=== Begin Enclosure ===

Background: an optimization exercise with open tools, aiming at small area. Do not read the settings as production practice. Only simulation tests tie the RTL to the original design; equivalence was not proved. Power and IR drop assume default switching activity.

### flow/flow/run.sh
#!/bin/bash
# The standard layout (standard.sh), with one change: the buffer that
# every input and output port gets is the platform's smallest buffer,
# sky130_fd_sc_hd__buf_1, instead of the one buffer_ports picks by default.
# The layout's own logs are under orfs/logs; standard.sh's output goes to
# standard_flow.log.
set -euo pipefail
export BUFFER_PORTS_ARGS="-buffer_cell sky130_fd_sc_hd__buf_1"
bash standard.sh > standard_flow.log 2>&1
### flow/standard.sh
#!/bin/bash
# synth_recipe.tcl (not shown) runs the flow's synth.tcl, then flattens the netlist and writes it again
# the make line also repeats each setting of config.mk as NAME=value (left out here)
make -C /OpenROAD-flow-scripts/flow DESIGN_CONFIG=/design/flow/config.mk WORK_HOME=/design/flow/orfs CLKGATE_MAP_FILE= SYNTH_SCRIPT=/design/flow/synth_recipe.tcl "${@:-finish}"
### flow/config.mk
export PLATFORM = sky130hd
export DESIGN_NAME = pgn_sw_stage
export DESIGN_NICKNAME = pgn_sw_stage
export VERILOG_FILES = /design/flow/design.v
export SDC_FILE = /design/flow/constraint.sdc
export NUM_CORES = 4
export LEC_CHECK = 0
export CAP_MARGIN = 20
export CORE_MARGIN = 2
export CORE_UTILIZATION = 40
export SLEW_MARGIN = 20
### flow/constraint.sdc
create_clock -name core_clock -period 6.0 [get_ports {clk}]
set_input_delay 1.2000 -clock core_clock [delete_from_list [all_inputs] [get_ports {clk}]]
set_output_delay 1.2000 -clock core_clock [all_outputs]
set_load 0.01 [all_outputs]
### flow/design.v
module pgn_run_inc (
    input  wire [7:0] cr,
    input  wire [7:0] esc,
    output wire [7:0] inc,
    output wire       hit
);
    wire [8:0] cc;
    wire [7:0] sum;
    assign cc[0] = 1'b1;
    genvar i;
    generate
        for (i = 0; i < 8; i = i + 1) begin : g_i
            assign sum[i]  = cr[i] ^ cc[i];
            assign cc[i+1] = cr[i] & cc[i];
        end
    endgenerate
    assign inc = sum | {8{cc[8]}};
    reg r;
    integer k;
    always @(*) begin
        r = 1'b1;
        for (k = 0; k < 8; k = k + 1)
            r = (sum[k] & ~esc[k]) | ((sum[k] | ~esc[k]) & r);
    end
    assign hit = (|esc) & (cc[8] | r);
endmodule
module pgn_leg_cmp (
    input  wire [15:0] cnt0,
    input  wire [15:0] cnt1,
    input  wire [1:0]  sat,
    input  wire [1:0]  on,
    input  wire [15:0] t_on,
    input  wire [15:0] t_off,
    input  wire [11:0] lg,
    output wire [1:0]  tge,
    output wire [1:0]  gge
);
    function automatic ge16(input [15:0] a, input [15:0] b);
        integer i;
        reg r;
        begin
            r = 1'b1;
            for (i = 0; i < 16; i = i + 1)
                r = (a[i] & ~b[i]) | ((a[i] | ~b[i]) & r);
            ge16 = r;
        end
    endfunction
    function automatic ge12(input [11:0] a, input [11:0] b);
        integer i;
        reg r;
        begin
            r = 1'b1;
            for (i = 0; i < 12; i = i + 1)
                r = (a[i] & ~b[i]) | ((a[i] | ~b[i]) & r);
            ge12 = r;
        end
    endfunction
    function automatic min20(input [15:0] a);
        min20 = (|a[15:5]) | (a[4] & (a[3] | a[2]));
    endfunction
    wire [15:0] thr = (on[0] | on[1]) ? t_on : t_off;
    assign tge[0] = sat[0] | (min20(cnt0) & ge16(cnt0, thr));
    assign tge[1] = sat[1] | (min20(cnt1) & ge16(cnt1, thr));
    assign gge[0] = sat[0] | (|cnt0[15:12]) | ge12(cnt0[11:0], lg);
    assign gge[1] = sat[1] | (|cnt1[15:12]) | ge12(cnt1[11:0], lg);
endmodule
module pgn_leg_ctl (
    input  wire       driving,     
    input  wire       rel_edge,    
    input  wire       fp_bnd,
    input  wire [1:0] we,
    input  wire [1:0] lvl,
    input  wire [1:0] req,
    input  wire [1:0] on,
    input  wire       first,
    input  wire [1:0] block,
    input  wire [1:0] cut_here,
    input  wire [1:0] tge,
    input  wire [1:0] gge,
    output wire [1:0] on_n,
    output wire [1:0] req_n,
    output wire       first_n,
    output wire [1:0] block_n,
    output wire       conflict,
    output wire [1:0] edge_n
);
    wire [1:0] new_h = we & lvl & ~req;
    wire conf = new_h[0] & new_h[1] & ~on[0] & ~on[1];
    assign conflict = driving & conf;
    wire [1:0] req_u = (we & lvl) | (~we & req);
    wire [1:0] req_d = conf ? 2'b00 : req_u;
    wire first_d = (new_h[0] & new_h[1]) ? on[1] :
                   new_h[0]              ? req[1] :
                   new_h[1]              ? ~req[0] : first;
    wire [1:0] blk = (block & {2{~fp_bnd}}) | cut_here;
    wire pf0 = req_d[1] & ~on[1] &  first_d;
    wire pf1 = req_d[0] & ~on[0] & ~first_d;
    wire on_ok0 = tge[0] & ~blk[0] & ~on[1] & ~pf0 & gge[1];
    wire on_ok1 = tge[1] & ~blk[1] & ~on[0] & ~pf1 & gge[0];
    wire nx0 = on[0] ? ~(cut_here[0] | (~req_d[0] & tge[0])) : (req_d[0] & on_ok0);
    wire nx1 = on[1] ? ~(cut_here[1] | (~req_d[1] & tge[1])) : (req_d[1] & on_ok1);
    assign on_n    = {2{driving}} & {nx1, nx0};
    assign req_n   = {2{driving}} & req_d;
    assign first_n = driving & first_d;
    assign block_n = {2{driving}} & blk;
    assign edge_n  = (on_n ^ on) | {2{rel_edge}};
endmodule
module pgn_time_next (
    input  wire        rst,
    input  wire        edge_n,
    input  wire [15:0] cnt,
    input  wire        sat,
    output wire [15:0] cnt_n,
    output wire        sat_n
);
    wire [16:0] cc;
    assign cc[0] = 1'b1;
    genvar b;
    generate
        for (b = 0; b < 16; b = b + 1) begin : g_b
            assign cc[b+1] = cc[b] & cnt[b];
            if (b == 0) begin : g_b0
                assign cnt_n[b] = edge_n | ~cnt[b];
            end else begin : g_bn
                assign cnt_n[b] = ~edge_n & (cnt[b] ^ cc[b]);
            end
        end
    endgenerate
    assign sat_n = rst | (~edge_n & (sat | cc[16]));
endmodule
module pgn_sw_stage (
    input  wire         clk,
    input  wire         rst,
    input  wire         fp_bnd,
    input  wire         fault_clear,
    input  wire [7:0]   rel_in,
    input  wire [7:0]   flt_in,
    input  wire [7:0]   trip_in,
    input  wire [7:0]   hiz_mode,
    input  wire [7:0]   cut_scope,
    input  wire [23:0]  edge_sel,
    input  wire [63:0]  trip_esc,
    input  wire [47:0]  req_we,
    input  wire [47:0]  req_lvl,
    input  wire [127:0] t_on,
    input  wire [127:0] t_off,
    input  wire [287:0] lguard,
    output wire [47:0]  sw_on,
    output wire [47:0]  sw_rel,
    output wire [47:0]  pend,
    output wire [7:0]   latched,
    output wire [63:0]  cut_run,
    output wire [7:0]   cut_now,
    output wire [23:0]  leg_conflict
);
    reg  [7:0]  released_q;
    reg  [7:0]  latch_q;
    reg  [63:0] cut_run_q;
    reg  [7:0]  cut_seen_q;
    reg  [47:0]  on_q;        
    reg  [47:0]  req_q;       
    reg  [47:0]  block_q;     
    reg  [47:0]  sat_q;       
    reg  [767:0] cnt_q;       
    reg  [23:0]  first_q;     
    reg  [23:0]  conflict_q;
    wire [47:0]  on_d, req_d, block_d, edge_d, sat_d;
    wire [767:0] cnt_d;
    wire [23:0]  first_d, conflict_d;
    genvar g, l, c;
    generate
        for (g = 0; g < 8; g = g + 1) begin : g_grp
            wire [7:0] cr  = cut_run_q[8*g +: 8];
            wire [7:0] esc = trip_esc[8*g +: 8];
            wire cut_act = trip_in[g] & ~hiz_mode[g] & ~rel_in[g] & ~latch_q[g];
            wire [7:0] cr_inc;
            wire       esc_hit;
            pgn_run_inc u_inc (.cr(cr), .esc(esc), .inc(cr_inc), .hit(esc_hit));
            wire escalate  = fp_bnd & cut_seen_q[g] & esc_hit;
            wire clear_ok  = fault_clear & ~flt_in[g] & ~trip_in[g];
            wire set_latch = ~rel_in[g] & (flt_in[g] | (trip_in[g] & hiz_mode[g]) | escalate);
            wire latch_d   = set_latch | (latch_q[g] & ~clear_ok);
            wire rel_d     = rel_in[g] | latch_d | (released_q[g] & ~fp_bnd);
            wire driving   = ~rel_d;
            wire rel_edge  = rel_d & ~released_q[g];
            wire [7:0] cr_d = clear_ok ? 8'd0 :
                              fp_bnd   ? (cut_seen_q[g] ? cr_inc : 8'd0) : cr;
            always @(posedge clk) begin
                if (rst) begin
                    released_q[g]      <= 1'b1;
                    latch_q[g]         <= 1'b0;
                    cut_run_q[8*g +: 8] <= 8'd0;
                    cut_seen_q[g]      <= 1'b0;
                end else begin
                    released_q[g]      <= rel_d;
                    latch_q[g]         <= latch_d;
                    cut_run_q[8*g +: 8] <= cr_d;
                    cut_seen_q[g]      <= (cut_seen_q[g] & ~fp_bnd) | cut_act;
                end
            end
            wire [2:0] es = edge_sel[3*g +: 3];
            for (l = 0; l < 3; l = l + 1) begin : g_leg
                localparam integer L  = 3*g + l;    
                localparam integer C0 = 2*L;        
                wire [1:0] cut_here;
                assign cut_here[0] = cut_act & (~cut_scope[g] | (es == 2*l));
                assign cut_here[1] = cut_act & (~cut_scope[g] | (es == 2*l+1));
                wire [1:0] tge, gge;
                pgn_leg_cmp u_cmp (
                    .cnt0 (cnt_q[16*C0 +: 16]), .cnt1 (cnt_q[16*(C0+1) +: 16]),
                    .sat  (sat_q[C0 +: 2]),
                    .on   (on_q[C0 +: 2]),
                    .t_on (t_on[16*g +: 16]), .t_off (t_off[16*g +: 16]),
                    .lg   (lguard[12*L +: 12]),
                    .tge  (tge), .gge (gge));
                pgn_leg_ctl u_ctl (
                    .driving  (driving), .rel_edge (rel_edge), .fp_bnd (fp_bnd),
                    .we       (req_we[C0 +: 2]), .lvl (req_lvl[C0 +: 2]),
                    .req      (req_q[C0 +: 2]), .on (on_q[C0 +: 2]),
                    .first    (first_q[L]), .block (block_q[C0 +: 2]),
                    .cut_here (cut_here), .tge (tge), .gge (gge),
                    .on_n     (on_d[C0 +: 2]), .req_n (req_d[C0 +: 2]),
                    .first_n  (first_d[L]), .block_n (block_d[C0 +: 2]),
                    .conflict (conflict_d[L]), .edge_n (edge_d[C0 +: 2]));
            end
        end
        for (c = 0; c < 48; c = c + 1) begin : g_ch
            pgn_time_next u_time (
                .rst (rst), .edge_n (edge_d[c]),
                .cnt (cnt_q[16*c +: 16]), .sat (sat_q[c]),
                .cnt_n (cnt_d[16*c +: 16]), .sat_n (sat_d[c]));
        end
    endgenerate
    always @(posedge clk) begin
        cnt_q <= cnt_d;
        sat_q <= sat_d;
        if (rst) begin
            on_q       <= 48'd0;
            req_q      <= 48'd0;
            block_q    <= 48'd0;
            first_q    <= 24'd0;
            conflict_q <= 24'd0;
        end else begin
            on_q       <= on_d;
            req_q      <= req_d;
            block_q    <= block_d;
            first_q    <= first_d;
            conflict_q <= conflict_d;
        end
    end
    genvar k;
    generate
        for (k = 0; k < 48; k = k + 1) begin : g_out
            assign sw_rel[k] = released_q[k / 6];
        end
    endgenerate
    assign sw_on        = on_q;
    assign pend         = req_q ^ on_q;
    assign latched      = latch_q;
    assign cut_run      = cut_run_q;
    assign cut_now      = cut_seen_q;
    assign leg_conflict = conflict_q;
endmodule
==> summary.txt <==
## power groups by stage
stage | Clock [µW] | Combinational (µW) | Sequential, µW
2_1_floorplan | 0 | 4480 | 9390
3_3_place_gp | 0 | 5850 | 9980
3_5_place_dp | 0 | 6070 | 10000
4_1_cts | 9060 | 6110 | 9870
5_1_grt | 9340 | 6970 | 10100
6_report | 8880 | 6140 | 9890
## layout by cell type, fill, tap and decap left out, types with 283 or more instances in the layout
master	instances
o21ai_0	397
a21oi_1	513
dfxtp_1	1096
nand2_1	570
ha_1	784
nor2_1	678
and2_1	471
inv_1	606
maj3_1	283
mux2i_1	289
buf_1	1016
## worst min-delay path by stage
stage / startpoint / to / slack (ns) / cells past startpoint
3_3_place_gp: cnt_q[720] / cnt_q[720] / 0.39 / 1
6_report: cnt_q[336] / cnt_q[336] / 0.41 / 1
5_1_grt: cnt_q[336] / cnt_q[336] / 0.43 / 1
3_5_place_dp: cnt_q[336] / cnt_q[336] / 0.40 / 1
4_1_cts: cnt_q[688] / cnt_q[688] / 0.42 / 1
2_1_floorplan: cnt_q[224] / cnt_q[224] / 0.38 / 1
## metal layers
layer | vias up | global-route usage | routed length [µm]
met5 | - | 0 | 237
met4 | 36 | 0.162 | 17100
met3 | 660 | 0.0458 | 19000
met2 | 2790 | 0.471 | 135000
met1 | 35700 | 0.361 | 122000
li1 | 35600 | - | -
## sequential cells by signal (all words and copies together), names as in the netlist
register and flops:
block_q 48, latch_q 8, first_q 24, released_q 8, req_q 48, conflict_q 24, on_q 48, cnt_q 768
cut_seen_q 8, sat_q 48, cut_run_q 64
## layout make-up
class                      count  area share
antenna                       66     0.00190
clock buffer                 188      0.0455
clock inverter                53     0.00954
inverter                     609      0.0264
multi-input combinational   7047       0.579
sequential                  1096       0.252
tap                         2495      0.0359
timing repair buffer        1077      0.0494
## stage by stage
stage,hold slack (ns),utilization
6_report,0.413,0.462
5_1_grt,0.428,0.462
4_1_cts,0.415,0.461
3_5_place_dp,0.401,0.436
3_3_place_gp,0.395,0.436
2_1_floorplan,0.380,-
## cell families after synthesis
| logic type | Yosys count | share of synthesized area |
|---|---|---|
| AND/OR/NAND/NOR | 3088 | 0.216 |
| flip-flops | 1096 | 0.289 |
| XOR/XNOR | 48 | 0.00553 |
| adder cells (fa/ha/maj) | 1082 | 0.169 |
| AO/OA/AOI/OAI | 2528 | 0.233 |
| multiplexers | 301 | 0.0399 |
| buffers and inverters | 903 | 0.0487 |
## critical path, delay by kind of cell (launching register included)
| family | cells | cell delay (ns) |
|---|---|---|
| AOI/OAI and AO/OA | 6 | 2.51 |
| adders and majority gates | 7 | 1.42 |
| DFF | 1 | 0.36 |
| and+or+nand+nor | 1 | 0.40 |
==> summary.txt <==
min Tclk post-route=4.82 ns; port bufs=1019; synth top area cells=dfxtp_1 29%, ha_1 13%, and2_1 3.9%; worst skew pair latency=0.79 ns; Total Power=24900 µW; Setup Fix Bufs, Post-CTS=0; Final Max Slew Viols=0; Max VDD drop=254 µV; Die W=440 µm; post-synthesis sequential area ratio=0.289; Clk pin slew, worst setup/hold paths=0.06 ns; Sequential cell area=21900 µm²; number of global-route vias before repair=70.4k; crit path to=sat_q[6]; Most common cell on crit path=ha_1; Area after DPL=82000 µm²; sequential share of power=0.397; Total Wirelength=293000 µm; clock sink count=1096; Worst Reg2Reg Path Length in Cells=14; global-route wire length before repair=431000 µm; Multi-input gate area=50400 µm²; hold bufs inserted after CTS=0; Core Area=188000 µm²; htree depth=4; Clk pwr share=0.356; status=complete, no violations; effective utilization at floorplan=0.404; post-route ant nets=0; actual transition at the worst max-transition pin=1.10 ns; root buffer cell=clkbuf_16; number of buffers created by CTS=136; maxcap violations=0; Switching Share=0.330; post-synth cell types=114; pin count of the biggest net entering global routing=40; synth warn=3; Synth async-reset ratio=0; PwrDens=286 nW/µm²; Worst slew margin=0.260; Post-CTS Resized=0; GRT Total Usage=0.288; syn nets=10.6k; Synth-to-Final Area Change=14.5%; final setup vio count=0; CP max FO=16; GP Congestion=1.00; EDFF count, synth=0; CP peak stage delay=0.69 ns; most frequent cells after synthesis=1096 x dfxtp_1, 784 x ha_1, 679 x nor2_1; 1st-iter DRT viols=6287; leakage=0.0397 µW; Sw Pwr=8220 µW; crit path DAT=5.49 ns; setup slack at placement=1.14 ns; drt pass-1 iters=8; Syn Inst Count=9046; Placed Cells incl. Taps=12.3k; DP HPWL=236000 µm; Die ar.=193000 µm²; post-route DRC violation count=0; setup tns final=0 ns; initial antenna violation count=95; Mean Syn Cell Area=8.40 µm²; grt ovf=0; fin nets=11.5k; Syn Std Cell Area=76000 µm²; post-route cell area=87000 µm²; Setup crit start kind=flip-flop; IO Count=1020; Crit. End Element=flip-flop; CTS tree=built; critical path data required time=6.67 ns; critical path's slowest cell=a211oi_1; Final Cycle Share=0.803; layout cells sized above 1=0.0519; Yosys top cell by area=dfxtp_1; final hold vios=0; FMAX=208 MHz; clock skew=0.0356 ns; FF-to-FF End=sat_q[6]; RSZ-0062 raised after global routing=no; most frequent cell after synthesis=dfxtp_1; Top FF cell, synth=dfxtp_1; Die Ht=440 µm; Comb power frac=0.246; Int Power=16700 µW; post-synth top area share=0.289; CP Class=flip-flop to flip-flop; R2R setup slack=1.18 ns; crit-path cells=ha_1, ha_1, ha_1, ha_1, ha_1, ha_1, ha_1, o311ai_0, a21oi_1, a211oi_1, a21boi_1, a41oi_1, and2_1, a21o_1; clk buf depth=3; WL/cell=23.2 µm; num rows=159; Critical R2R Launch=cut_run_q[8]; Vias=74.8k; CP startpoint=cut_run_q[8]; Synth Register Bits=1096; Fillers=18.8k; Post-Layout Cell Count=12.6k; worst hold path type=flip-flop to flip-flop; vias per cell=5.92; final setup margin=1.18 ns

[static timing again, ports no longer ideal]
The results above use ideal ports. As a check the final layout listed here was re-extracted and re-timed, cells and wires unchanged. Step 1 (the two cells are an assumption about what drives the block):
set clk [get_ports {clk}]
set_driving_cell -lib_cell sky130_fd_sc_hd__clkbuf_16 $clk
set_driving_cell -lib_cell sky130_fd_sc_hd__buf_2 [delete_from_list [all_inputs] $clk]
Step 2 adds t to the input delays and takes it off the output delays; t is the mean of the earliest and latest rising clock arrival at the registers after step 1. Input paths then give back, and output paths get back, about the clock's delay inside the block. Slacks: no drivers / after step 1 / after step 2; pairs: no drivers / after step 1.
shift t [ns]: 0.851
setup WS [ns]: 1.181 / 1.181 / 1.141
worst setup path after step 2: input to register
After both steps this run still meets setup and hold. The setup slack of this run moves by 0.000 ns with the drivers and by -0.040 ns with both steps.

=== End Enclosure ===

Task item: Using the listing above, show each line holding the string "always".

Solution to this exercise:
    always @(*) begin
            always @(posedge clk) begin
    always @(posedge clk) begin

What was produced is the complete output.